> _Task details_
For the data below, give again exactly the lines from the one containing "[31:0] cmem2 [0:7];" through the one containing "4'd1 : 4'd0;", both ends included, and no others.

> _Extracted entries_
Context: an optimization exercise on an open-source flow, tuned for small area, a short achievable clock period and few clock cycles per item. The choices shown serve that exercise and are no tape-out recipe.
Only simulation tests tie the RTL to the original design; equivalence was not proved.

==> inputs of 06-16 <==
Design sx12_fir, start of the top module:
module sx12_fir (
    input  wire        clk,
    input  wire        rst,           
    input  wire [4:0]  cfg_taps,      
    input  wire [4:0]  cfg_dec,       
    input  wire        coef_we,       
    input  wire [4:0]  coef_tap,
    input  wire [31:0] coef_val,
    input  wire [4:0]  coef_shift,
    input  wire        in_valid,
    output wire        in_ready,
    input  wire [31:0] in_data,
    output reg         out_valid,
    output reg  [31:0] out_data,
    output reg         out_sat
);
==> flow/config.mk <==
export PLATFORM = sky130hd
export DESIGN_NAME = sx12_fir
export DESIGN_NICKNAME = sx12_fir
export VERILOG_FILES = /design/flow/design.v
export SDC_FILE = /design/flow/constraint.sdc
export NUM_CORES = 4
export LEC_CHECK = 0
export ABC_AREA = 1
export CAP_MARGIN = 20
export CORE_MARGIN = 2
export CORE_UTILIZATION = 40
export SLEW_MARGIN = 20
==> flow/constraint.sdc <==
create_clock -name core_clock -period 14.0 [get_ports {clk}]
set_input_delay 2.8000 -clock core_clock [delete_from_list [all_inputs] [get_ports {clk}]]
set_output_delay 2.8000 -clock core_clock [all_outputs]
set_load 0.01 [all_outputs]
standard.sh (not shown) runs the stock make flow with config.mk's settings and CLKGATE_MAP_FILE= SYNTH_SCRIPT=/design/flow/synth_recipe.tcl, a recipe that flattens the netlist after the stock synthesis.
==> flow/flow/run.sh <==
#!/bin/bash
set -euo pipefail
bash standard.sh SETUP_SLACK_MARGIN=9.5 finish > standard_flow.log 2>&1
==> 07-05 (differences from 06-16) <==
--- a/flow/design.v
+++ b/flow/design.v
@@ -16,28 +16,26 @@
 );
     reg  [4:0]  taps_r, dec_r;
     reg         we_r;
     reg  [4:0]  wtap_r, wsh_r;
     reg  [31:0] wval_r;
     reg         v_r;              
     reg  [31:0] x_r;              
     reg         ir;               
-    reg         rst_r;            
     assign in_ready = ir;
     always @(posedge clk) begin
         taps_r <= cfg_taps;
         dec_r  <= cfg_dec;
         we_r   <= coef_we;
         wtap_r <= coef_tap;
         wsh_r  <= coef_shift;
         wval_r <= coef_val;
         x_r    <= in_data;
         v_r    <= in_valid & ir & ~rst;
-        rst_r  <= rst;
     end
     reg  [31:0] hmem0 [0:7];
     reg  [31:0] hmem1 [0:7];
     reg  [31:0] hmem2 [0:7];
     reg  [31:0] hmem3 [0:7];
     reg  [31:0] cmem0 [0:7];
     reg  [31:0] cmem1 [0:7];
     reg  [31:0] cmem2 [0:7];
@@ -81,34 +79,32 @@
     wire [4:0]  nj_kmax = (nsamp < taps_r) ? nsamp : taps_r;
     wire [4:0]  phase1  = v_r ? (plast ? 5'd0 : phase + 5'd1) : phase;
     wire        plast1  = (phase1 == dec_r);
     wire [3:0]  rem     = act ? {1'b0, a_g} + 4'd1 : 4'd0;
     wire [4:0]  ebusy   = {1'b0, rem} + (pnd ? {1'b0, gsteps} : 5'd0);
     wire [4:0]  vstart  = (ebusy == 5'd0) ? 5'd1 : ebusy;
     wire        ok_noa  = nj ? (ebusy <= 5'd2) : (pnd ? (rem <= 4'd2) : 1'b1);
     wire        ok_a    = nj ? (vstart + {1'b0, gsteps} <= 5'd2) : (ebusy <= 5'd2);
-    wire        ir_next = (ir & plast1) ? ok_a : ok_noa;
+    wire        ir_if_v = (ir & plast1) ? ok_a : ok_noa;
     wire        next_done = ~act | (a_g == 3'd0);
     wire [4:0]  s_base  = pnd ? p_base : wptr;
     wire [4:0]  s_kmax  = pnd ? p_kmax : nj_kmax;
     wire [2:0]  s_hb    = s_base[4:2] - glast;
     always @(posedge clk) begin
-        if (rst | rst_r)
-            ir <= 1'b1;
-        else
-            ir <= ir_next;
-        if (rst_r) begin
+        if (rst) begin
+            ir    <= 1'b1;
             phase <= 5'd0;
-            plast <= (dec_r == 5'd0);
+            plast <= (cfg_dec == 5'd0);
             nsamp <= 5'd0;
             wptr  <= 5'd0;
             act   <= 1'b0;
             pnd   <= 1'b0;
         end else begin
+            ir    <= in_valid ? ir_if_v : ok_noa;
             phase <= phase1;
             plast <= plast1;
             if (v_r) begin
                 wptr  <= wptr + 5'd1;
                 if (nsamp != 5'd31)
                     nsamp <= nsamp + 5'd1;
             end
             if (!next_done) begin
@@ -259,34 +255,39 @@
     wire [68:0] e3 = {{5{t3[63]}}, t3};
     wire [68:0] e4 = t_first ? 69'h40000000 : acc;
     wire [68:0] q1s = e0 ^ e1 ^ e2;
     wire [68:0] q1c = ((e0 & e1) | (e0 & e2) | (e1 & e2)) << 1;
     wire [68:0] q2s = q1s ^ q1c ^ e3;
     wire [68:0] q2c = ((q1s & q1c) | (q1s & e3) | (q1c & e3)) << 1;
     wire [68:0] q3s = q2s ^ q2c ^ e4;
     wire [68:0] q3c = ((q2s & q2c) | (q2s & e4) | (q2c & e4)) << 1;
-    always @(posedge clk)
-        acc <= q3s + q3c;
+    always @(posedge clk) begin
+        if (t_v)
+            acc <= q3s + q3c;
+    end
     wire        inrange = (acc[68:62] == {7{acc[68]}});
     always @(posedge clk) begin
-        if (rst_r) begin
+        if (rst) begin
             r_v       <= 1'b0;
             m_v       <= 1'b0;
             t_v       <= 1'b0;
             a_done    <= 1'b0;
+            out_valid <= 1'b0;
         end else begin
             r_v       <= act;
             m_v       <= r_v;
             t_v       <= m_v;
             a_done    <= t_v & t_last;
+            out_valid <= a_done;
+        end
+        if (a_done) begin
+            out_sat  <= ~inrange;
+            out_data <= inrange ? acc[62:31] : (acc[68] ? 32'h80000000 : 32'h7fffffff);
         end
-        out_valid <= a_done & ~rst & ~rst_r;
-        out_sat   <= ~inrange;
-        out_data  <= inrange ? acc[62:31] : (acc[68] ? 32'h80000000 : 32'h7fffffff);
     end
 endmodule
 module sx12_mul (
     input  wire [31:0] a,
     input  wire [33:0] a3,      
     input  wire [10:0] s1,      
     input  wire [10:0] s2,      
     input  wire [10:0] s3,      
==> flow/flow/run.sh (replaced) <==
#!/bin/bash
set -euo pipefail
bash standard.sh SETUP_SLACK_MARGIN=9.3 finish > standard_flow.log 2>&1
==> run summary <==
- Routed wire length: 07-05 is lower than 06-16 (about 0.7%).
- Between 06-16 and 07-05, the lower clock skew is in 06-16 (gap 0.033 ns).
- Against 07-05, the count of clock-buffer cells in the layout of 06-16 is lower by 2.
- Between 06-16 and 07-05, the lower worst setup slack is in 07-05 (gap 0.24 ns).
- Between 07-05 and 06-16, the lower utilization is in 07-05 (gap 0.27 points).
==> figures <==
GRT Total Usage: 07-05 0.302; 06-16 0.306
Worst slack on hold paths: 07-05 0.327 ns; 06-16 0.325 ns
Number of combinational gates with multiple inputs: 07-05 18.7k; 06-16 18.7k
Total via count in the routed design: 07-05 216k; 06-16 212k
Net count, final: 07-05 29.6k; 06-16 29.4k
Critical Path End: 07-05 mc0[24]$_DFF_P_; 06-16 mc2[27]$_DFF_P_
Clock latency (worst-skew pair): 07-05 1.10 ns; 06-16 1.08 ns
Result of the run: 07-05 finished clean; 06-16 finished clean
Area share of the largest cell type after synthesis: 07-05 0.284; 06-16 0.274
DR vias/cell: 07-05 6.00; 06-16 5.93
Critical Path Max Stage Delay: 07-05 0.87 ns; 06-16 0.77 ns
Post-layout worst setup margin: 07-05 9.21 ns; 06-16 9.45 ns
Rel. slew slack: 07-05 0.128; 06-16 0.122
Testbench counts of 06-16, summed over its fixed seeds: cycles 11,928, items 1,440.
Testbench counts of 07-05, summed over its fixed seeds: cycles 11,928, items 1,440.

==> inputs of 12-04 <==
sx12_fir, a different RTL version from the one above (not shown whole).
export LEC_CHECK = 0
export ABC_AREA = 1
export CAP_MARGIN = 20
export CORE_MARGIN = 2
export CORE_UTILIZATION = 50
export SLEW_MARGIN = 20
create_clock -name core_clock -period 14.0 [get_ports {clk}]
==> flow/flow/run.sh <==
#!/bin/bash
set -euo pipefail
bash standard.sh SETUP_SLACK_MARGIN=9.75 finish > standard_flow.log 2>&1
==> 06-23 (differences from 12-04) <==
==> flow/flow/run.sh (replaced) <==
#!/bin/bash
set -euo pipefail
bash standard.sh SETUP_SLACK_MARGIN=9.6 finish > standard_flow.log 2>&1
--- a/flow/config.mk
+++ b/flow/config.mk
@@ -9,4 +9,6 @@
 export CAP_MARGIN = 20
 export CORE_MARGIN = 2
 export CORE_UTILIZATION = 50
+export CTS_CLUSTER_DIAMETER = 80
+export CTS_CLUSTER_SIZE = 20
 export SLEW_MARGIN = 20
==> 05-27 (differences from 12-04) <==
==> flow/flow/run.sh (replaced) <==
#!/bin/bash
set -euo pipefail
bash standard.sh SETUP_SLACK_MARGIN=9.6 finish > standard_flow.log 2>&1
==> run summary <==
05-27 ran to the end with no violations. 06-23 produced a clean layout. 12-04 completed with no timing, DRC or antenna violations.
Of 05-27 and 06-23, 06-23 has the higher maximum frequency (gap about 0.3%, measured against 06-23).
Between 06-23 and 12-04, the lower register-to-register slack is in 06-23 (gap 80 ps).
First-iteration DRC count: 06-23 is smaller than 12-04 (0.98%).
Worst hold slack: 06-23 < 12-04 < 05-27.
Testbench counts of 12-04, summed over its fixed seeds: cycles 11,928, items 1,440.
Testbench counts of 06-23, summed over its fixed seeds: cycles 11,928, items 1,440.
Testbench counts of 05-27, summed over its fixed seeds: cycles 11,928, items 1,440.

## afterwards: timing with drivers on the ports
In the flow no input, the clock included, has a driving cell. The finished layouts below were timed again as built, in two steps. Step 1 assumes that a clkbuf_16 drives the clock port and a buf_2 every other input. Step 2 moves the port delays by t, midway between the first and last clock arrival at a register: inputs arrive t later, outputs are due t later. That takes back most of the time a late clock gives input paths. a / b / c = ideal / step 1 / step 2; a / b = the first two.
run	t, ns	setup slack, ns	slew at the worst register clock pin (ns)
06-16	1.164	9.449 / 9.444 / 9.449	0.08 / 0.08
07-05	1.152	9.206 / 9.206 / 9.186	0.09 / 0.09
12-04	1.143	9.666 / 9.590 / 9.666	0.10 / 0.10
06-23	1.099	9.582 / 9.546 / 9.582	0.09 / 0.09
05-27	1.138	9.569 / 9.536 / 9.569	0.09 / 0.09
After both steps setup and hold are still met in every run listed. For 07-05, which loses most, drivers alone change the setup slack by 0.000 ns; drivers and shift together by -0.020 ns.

> _Result for this exercise_
     reg  [31:0] cmem2 [0:7];
@@ -81,34 +79,32 @@
     wire [4:0]  nj_kmax = (nsamp < taps_r) ? nsamp : taps_r;
     wire [4:0]  phase1  = v_r ? (plast ? 5'd0 : phase + 5'd1) : phase;
     wire        plast1  = (phase1 == dec_r);
     wire [3:0]  rem     = act ? {1'b0, a_g} + 4'd1 : 4'd0;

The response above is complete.